Kira, from the UK, started off by doing some calculations:

Say your numbers were 4, 5, 6, 7. When you times the outer numbers 4 and 7 it will equal 28, and when you times the two middle numbers 5 and 6 it will equal 30.

Let's try it again on four new consecutive numbers, such as 1, 2, 3, 4: when you times the outer numbers 1 and 4 it equals 4, and when you times the two middle numbers 2 and 3 it equals 6.

Conclusion: the product of the outer numbers will always be 2 less than the product of the numbers in the middle.

The class at Elgin Academy had the clever idea of testing this for some negative numbers too!

Tom drew rectangles, like in Alison's explanation: If we overlap the two rectangles we cut a piece off at the bottom and create a new piece at the right hand side. The difference between the two small rectangles is always two. This works for all numbers, not just $9, 10, 11, 12$.

Sam, from Park Grove Primary, gave the following explanation:

If you choose the first number of the set to be n, then the outside multiplication will be n(n+3), which simplifies to $n^2+3n$.
The inside multiplication will be (n+1)(n+2), which simplifies to $n^2+3n+2$.
If you look back at the outside multiplication, you can see that it is 2 less than the inside multiplication, proving the answer.

Great! Nathan also gave a convincing explanation:

Call the number halfway in between the middle two x.
This is the second number in our list plus 0.5, or the third number minus 0.5, so if we multiply the second and third numbers together we will get $x^2-0.25$.
But x is also the first number plus 1.5, or the fourth number minus 1.5, so if we multiply them together we will get $x^2-2.25$.

Nice - here Nathan is making use of the identity: $(x-a)(x+a) = x^2 - a^2$. Well done!

Keone, from Sage Ridge School in Reno, started with four consecutive whole numbers:

The product of the first and last numbers is always $2$ less than the product of the middle two numbers.

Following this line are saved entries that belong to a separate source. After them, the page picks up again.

$ cat src/rtl/cnv_period_timer.sv
// Conversion period counter: stands in for modulator and filter timing.
module cnv_period_timer #(
  parameter int unsigned CONV_CYC = 64,
  parameter int unsigned UPD_CYC  = 4
) (
  input  logic clk,
  input  logic rst,
  input  logic run_now,
  input  logic run_nxt,
  input  logic restart,
  output logic done,
  output logic upd_win
);

  localparam int unsigned CW = (CONV_CYC > 1) ? $clog2(CONV_CYC) : 1;
  localparam logic [CW-1:0] CNT_LAST = CW'(CONV_CYC - 1);
  localparam logic [CW-1:0] UPD_LO   = CW'(CONV_CYC - UPD_CYC - 1);

  logic [CW-1:0] cnt;

  always_ff @(posedge clk) begin
    if (rst) begin
      cnt <= '0;
    end else if (restart || !run_nxt) begin
      cnt <= '0;
    end else if (cnt == CNT_LAST) begin
      cnt <= '0;
    end else begin
      cnt <= cnt + CW'(1);
    end
  end

  // Result lands on the edge that ends the last count of the period.
  assign done    = run_now && (cnt == CNT_LAST);
  // Edges that place the flag into its update window.
  assign upd_win = run_now && (cnt >= UPD_LO) && (cnt < CNT_LAST);

endmodule

$ cat src/rtl/cnv_mode_fsm.sv
// Mode sequencer: pin synchronization, commands, power-down and wake timing.
module cnv_mode_fsm
  import cnv_ready_pkg::*;
#(
  parameter int unsigned PD_PERIODS = 20,
  parameter int unsigned WAKE_CYC   = 8192
) (
  input  logic      clk,
  input  logic      rst,
  input  logic      sync_n,
  input  logic      cmd_sync,
  input  logic      cmd_wakeup,
  input  logic      cmd_standby,
  input  logic      done,
  output cnv_mode_e mode_q,
  output cnv_mode_e mode_nxt,
  output logic      restart
);

  localparam int unsigned PW = $clog2(PD_PERIODS + 1);
  localparam int unsigned WW = (WAKE_CYC > 1) ? $clog2(WAKE_CYC) : 1;
  localparam logic [PW-1:0] PD_LAST   = PW'(PD_PERIODS - 1);
  localparam logic [WW-1:0] WAKE_LAST = WW'(WAKE_CYC - 1);

  logic          sync_q;
  logic [PW-1:0] pd_cnt;
  logic [WW-1:0] wake_cnt;
  logic          pin_rise;
  logic          cmd_ok;
  logic          pd_hit;

  assign pin_rise = sync_n & ~sync_q;
  assign cmd_ok   = sync_n;
  assign pd_hit   = ~sync_n & done & (pd_cnt == PD_LAST);

  always_comb begin
    mode_nxt = mode_q;
    case (mode_q)
      MODE_RUN: begin
        if (pd_hit) begin
          mode_nxt = MODE_POWERDOWN;
        end else if (cmd_ok && cmd_standby) begin
          mode_nxt = MODE_STANDBY;
        end else if (cmd_ok && cmd_sync) begin
          mode_nxt = MODE_SYNC_HALT;
        end
      end
      MODE_SYNC_HALT, MODE_STANDBY: begin
        if (cmd_ok && cmd_wakeup) begin
          mode_nxt = MODE_RUN;
        end
      end
      MODE_POWERDOWN: begin
        if (sync_n) begin
          mode_nxt = MODE_WAKE_WAIT;
        end
      end
      MODE_WAKE_WAIT: begin
        if (wake_cnt == WAKE_LAST) begin
          mode_nxt = MODE_RUN;
        end
      end
      default: mode_nxt = MODE_RUN;
    endcase
  end

  // A period restarts on entry to run mode or on a pin release while running.
  assign restart = (mode_nxt == MODE_RUN) && ((mode_q != MODE_RUN) || pin_rise);

  always_ff @(posedge clk) begin
    if (rst) begin
      sync_q   <= 1'b1;
      mode_q   <= MODE_RUN;
      pd_cnt   <= '0;
      wake_cnt <= '0;
    end else begin
      sync_q <= sync_n;
      mode_q <= mode_nxt;
      if ((mode_q != MODE_RUN) || sync_n) begin
        pd_cnt <= '0;
      end else if (done) begin
        pd_cnt <= pd_cnt + PW'(1);
      end
      if (mode_q != MODE_WAKE_WAIT) begin
        wake_cnt <= '0;
      end else begin
        wake_cnt <= wake_cnt + WW'(1);
      end
    end
  end

endmodule
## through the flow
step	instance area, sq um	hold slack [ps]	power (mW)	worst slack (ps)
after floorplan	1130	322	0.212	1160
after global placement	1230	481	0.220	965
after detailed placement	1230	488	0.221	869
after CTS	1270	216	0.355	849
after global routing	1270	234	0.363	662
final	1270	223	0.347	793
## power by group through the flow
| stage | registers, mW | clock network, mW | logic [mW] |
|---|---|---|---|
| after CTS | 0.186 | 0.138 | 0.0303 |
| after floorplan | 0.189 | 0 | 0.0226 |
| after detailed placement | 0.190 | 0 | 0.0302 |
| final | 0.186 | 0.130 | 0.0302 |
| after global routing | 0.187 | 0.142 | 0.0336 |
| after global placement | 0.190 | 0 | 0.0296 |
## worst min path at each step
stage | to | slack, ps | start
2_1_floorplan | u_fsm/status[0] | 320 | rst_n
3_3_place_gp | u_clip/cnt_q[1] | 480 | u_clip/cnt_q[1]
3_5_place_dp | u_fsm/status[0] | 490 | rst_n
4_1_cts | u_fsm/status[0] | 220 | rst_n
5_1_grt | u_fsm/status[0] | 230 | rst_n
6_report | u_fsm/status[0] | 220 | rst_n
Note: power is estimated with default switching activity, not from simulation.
===== src/rtl/bcq_pkg.sv =====
package bcq_pkg;

  localparam logic [1:0] KIND_REG   = 2'd0;
  localparam logic [1:0] KIND_PC    = 2'd1;
  localparam logic [1:0] KIND_PCFN  = 2'd2;
  localparam logic [1:0] KIND_REG_B = 2'd3;

  typedef enum logic [1:0] {
    ST_IDLE  = 2'd0,
    ST_DRAIN = 2'd1,
    ST_DONE  = 2'd2
  } drain_state_e;

  function automatic logic kind_is_pc(input logic [1:0] kind);
    return (kind == KIND_PC) || (kind == KIND_PCFN);
  endfunction

  // Decide whether an entry survives the exception filter.
  function automatic logic entry_survives(input logic pending,
                                          input logic addr_hit,
                                          input logic is_fp,
                                          input logic fatal_bits,
                                          input logic force_flag);
    if (!(pending && addr_hit)) return 1'b1;
    if (is_fp) return !fatal_bits;
    return force_flag;
  endfunction

endpackage


===== src/rtl/bcq_store.sv =====
module bcq_store #(
  parameter int DEPTH = 16,
  parameter int EW    = 40,
  localparam int PW   = (DEPTH > 1) ? $clog2(DEPTH) : 1,
  localparam int CW   = PW + 1
) (
  input  logic          clk,
  input  logic          rst_n,
  input  logic          clr,
  input  logic          push,
  input  logic [EW-1:0] push_data,
  input  logic [PW-1:0] rd_idx,
  output logic [EW-1:0] rd_data,
  output logic [CW-1:0] count,
  output logic          ovf
);

  logic [EW-1:0] slot_q [DEPTH];
  logic          full;
  logic          accept;

  assign full   = (count == CW'(DEPTH));
  assign accept = push && !clr && !full;

  genvar g;
  generate
    for (g = 0; g < DEPTH; g++) begin : g_slot
      always_ff @(posedge clk or negedge rst_n) begin
        if (!rst_n)                               slot_q[g] <= '0;
        else if (accept && (count == CW'(g)))     slot_q[g] <= push_data;
      end
    end
  endgenerate

  always_ff @(posedge clk or negedge rst_n) begin
    if (!rst_n)      count <= '0;
    else if (clr)    count <= '0;
    else if (accept) count <= count + CW'(1);
  end

  always_ff @(posedge clk or negedge rst_n) begin
    if (!rst_n)                     ovf <= 1'b0;
    else if (push && !clr && full)  ovf <= 1'b1;
  end

  assign rd_data = slot_q[rd_idx];

  assert_count_bound_R12: assert property (@(posedge clk) disable iff (!rst_n)
    count <= CW'(DEPTH));

endmodule


===== src/rtl/bcq_filter.sv =====
module bcq_filter #(
  parameter int           AW       = 16,
  parameter int           FW       = 8,
  parameter logic [FW-1:0] TOL_MASK = 8'h07
) (
  input  logic          exc_pending,
  input  logic [AW-1:0] exc_addr,
  input  logic          exc_is_fp,
  input  logic [FW-1:0] exc_mask,
  input  logic [AW-1:0] ent_addr,
  input  logic          ent_force,
  output logic          keep
);
  import bcq_pkg::*;

  logic addr_hit;
  logic fatal_bits;

  assign addr_hit   = (ent_addr == exc_addr);
  assign fatal_bits = |(exc_mask & ~TOL_MASK);
  assign keep       = entry_survives(exc_pending, addr_hit, exc_is_fp,
                                     fatal_bits, ent_force);
endmodule


===== src/rtl/bundle_commit_queue.sv =====
module bundle_commit_queue #(
  parameter int            AW       = 16,
  parameter int            DW       = 16,
  parameter int            IW       = 5,
  parameter int            FW       = 8,
  parameter int            DEPTH    = 16,
  parameter logic [AW-1:0] RESET_PC = 16'h0100
) (
  input  logic          clk,
  input  logic          rst_n,
  input  logic          bundle_start,
  input  logic          enq_valid,
  input  logic [AW-1:0] enq_addr,
  input  logic [1:0]    enq_kind,
  input  logic [IW-1:0] enq_idx,
  input  logic [DW-1:0] enq_value,
  input  logic          enq_force,
  input  logic          exc_set,
  input  logic [AW-1:0] exc_addr,
  input  logic          exc_is_fp,
  input  logic [FW-1:0] exc_mask,
  input  logic          link_req,
  input  logic          commit,
  output logic          busy,
  output logic          rf_we,
  output logic [IW-1:0] rf_idx,
  output logic [DW-1:0] rf_data,
  output logic [AW-1:0] cur_addr,
  output logic [AW-1:0] pc_out,
  output logic          link_we,
  output logic [AW-1:0] link_data,
  output logic          done,
  output logic          overflow
);
  import bcq_pkg::*;

  localparam int PW = (DEPTH > 1) ? $clog2(DEPTH) : 1;
  localparam int CW = PW + 1;
  localparam int EW = AW + 2 + IW + DW + 1;
  localparam logic [FW-1:0] TOL_MASK = FW'(3'b111);

  drain_state_e  state_q;
  logic [PW-1:0] rd_ptr_q;
  logic [CW-1:0] count;
  logic [EW-1:0] head;
  logic          pc_taken_q;
  logic [AW-1:0] pc_next_q;
  logic [AW-1:0] pc_q;
  logic          link_flag_q;
  logic          exc_pending_q;
  logic [AW-1:0] exc_addr_q;
  logic          exc_fp_q;
  logic [FW-1:0] exc_mask_q;

  // Named internal events
  logic          idle;
  logic          draining;
  logic          push_ok;
  logic          clear_queue;
  logic          ent_keep;
  logic          ent_is_pc;
  logic          apply_pc;
  logic          last_entry;

  logic [AW-1:0] ent_addr;
  logic [1:0]    ent_kind;
  logic [IW-1:0] ent_idx;
  logic [DW-1:0] ent_value;
  logic          ent_force;

  assign idle        = (state_q == ST_IDLE);
  assign draining    = (state_q == ST_DRAIN);
  assign push_ok     = enq_valid && idle;
  assign clear_queue = bundle_start || (state_q == ST_DONE);

  bcq_store #(.DEPTH(DEPTH), .EW(EW)) u_store (
    .clk       (clk),
    .rst_n     (rst_n),
    .clr       (clear_queue),
    .push      (push_ok),
    .push_data ({enq_addr, enq_kind, enq_idx, enq_value, enq_force}),
    .rd_idx    (rd_ptr_q),
    .rd_data   (head),
    .count     (count),
    .ovf       (overflow)
  );

  assign {ent_addr, ent_kind, ent_idx, ent_value, ent_force} = head;

  bcq_filter #(.AW(AW), .FW(FW), .TOL_MASK(TOL_MASK)) u_filter (
    .exc_pending (exc_pending_q),
    .exc_addr    (exc_addr_q),
    .exc_is_fp   (exc_fp_q),
    .exc_mask    (exc_mask_q),
    .ent_addr    (ent_addr),
    .ent_force   (ent_force),
    .keep        (ent_keep)
  );

  assign ent_is_pc  = kind_is_pc(ent_kind);
  assign apply_pc   = draining && ent_keep && ent_is_pc && !pc_taken_q;
  assign last_entry = (CW'(rd_ptr_q) + CW'(1)) == count;

  assign busy      = !idle;
  assign rf_we     = draining && ent_keep && !ent_is_pc;
  assign rf_idx    = ent_idx;
  assign rf_data   = ent_value;
  assign cur_addr  = draining ? ent_addr : '0;
  assign done      = (state_q == ST_DONE);
  assign link_we   = done && link_flag_q;
  assign link_data = pc_q;
  assign pc_out    = pc_q;

  // Drain sequencer
  always_ff @(posedge clk or negedge rst_n) begin
    if (!rst_n) begin
      state_q    <= ST_IDLE;
      rd_ptr_q   <= '0;
      pc_taken_q <= 1'b0;
      pc_next_q  <= '0;
      pc_q       <= RESET_PC;
    end else begin
      unique case (state_q)
        ST_IDLE: if (commit) begin
          rd_ptr_q   <= '0;
          pc_taken_q <= 1'b0;
          state_q    <= (count == '0) ? ST_DONE : ST_DRAIN;
        end
        ST_DRAIN: begin
          if (apply_pc) begin
            pc_taken_q <= 1'b1;
            pc_next_q  <= AW'(ent_value);
          end
          if (last_entry) state_q  <= ST_DONE;
          else            rd_ptr_q <= rd_ptr_q + PW'(1);
        end
        ST_DONE: begin
          if (pc_taken_q) pc_q <= pc_next_q;
          state_q <= ST_IDLE;
        end
        default: state_q <= ST_IDLE;
      endcase
    end
  end

  // Bundle context: exception descriptor and link request
  always_ff @(posedge clk or negedge rst_n) begin
    if (!rst_n) begin
      link_flag_q   <= 1'b0;
      exc_pending_q <= 1'b0;
      exc_addr_q    <= '0;
      exc_fp_q      <= 1'b0;
      exc_mask_q    <= '0;
    end else if (bundle_start) begin
      link_flag_q   <= 1'b0;
      exc_pending_q <= 1'b0;
    end else begin
      if (done)          link_flag_q <= 1'b0;
      else if (link_req) link_flag_q <= 1'b1;
      if (exc_set) begin
        exc_pending_q <= 1'b1;
        exc_addr_q    <= exc_addr;
        exc_fp_q      <= exc_is_fp;
        exc_mask_q    <= exc_mask;
      end
    end
  end

  assert_we_in_drain_R2: assert property (@(posedge clk) disable iff (!rst_n)
    rf_we |-> busy);

  assert_pc_hold_R4: assert property (@(posedge clk) disable iff (!rst_n)
    !done |=> $stable(pc_out));

  assert_link_on_done_R9: assert property (@(posedge clk) disable iff (!rst_n)
    link_we |-> done);

  assert_done_pulse_R10: assert property (@(posedge clk) disable iff (!rst_n)
    done |=> !done);

  assert_ovf_sticky_R12: assert property (@(posedge clk) disable iff (!rst_n)
    overflow |=> overflow);

endmodule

Explanation: Suppose the first number is $x$. Then the second number is $x+1$, the third is $x+2$, and the fourth is $x+3$.

So the product of the first and fourth numbers is $x(x+3) = x^2 + 3x$.

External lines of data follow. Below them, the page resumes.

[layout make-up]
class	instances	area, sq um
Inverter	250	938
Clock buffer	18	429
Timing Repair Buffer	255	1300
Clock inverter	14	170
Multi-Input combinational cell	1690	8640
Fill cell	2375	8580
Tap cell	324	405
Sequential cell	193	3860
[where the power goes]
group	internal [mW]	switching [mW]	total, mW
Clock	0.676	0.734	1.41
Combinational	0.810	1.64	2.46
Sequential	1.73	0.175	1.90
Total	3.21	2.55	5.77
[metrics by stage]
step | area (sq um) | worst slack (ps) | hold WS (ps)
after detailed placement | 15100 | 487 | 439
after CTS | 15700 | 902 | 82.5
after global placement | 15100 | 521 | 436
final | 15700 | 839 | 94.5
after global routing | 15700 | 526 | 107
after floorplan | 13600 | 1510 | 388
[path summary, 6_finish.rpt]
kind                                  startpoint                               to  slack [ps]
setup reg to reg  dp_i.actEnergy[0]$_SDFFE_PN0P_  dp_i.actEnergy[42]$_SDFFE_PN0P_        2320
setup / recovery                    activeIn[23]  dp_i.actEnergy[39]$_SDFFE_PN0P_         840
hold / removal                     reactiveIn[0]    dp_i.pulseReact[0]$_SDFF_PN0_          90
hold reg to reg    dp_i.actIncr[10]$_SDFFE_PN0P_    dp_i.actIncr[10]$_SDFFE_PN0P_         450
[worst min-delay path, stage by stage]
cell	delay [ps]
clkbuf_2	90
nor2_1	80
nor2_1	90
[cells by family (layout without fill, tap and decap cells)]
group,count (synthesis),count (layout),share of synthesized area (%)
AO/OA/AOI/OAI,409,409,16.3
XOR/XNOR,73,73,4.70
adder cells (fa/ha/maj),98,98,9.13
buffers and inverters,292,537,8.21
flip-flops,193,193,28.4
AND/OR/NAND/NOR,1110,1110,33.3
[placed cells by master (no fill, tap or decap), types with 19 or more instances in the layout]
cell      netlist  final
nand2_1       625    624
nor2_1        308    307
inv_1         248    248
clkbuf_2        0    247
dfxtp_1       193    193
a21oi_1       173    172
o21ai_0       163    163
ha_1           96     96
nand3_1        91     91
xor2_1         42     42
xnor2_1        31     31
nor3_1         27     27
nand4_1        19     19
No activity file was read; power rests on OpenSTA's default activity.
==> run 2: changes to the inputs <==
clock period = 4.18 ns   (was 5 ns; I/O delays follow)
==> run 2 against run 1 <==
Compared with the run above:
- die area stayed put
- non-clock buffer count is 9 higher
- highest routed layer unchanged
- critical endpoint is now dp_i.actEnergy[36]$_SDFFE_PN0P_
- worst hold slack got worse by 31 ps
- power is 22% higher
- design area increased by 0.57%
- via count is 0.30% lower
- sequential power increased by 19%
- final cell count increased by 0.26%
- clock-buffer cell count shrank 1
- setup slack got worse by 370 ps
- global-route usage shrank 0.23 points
==> config.mk <==
export PLATFORM = sky130hd
export DESIGN_NAME = tsense_seq
export DESIGN_NICKNAME = d
export VERILOG_FILES = /design/src/rtl/tsense_pkg.sv /design/src/rtl/tsense_timer.sv /design/src/rtl/tsense_capture.sv /design/src/rtl/tsense_seq.sv
export SDC_FILE = /design/constraint.sdc
export NUM_CORES = 1
export LEC_CHECK = 0
export ABC_AREA = 1
export BUFFER_PORTS_ARGS = -buffer_cell sky130_fd_sc_hd__buf_2
export CORE_MARGIN = 10
export CORE_UTILIZATION = 51
export DETAILED_ROUTE_END_ITERATION = 10
export PLACE_DENSITY = 0.82
export SYNTH_ARGS = -nofsm -noshare
export SYNTH_HDL_FRONTEND = slang
export SYNTH_HIERARCHICAL = 1
export SYNTH_SLANG_ARGS = --single-unit
export TNS_END_PERCENT = 5
==> constraint.sdc <==
create_clock -name clk -period 2.7 [get_ports clk]
set_input_delay 0.27 -clock clk [delete_from_list [all_inputs] [get_ports clk]]
set_output_delay 0.27 -clock clk [all_outputs]
set_load 0.03 [all_outputs]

Also, the product of the second and third numbers is $(x+1)(x+2) = x^2 + 3x + 2$.

So $(x+1)(x+2) = x(x+3) + 2$ for any chosen value of $x$.

When he considered five consecutive whole numbers he found that:

The product of the first and last numbers is always $3$ less than the product of the second and fourth numbers.

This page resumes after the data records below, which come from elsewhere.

==> src/rtl/bip8_pkg.sv <==
package bip8_pkg;
   // Comparison readiness: no frame seen, first frame running, reference held
   typedef enum logic [1:0] {
      PH_IDLE  = 2'd0,
      PH_FIRST = 2'd1,
      PH_RUN   = 2'd2
   } frm_phase_t;
endpackage

==> src/rtl/bip8_frame_timer.sv <==
module bip8_frame_timer
   import bip8_pkg::*;
#(
   parameter int FRAME_BYTES = 9720,
   parameter int B1_OFFSET   = 1080
) (
   input  logic clk,
   input  logic rst_n,
   input  logic frm_start,
   output logic b1_hit
);
   localparam int POS_W = $clog2(FRAME_BYTES + 1);
   localparam logic [POS_W-1:0] POS_B1  = POS_W'(B1_OFFSET);
   localparam logic [POS_W-1:0] POS_END = POS_W'(FRAME_BYTES - 1);

   generate
      if (B1_OFFSET < 1 || B1_OFFSET >= FRAME_BYTES) begin : g_bad_offset
         $error("B1_OFFSET must lie inside the frame and after its first byte");
      end
   endgenerate

   frm_phase_t       phase_q;
   logic [POS_W-1:0] pos_q;

   always_ff @(posedge clk or negedge rst_n) begin
      if (!rst_n) begin
         phase_q <= PH_IDLE;
      end else if (frm_start) begin
         case (phase_q)
            PH_IDLE:  phase_q <= PH_FIRST;
            default:  phase_q <= PH_RUN;
         endcase
      end
   end

   // pos_q holds the offset of the current byte when frm_start is low
   always_ff @(posedge clk or negedge rst_n) begin
      if (!rst_n) begin
         pos_q <= '0;
      end else if (frm_start) begin
         pos_q <= POS_W'(1);
      end else if (phase_q != PH_IDLE && pos_q != POS_END) begin
         pos_q <= pos_q + POS_W'(1);
      end
   end

   assign b1_hit = (phase_q == PH_RUN) && !frm_start && (pos_q == POS_B1);


   b1_single_chk: assert property (@(posedge clk) disable iff (!rst_n)
      b1_hit |=> !b1_hit);


   b1_needs_ref_chk: assert property (@(posedge clk) disable iff (!rst_n)
      (phase_q != PH_RUN) |-> !b1_hit);
endmodule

Explanation: Again, let the first number be $x$; then the second number is $x+1$, the third is $x+2$, the fourth is $x+3$, and the fifth is $x+4$.

So the product of the first and last numbers is $x(x+4) = x^2 + 4x$.

Also, the product of the second and fourth numbers is $(x+1)(x+3) = x^2 + 4x + 3$.

So $(x+1)(x+3) = x(x+4) + 3$ for any chosen value of $x$.

And with $n$ consecutive whole numbers he found that:

The product of the first and last numbers is always $n-2$ less than the product of the second and penultimate numbers.

Let us consider the general case where there are n consecutive whole numbers.

As before, let the first number be $x$; then the second number is x+1, the third is x+2, and so on.

The last number (the $n$th number) will be $x+n-1$. Thus, the penultimate (second-to-last) number will be $x+n-2$.

So the product of the first number and the last number will be $x(x+n-1) = x^2 + nx - x$

The product of the second and the penultimate numbers will be $(x+1)(x+n-2) = x^2 + nx - 2x + x + n - 2 = x^2 + nx - x + n - 2$

So $(x+1)(x+n-2) = x(x+n-1) + n - 2$;

that is, the product of the second and penultimate numbers will always exceed the product of the first and last numbers by exactly $n - 2$.

For example, if we take 6 numbers, the product of the $2$nd and $5$th numbers will be $4$ more than the product of the $1$st and last numbers.

We received similar findings from Aisling, from Grand Avenue Primary School:

The product of the first and last numbers of a series of consecutive whole numbers, is the same as the product of the second and penultimate numbers of that series, minus the number of numbers separating the first and last numbers.

Natasha, from the European School, generalised her findings in a similar way and then went on to check her conclusion:

We can generalise this problem by substituting particular numbers with letters.

Let the first number be $a$.

If there are $n$ numbers, where a is the first, then the last number is $(a+n-1)$.

The second number is $(a+1)$, the penultimate number $(a+n-2)$.

By multiplying the first and last numbers together, we get $a(a+n-1) = a^2 +an-a$

Multiplication of the second and penultimate numbers gives

$(a+1)(a+n-2) = a^2+an-a+n-2$

The difference therefore in the product of the first and last numbers and the product of the second and penultimate numbers is always $n-2$.

For added confirmation we can take a random example:

Consider the numbers $56, 57, 58, 59, 60, 61, 62$

where $n = 7$ and $a = 56$

Our general formula tells us that the difference in the product pairs should be $n-2$ (i.e. $5$).

When we do the calculation, we get

$$57 \times61 - 56 \times62 = 3477 - 3472 = 5$$

This result corresponds with the general one established above.

Well done to you all for such clear reasoning.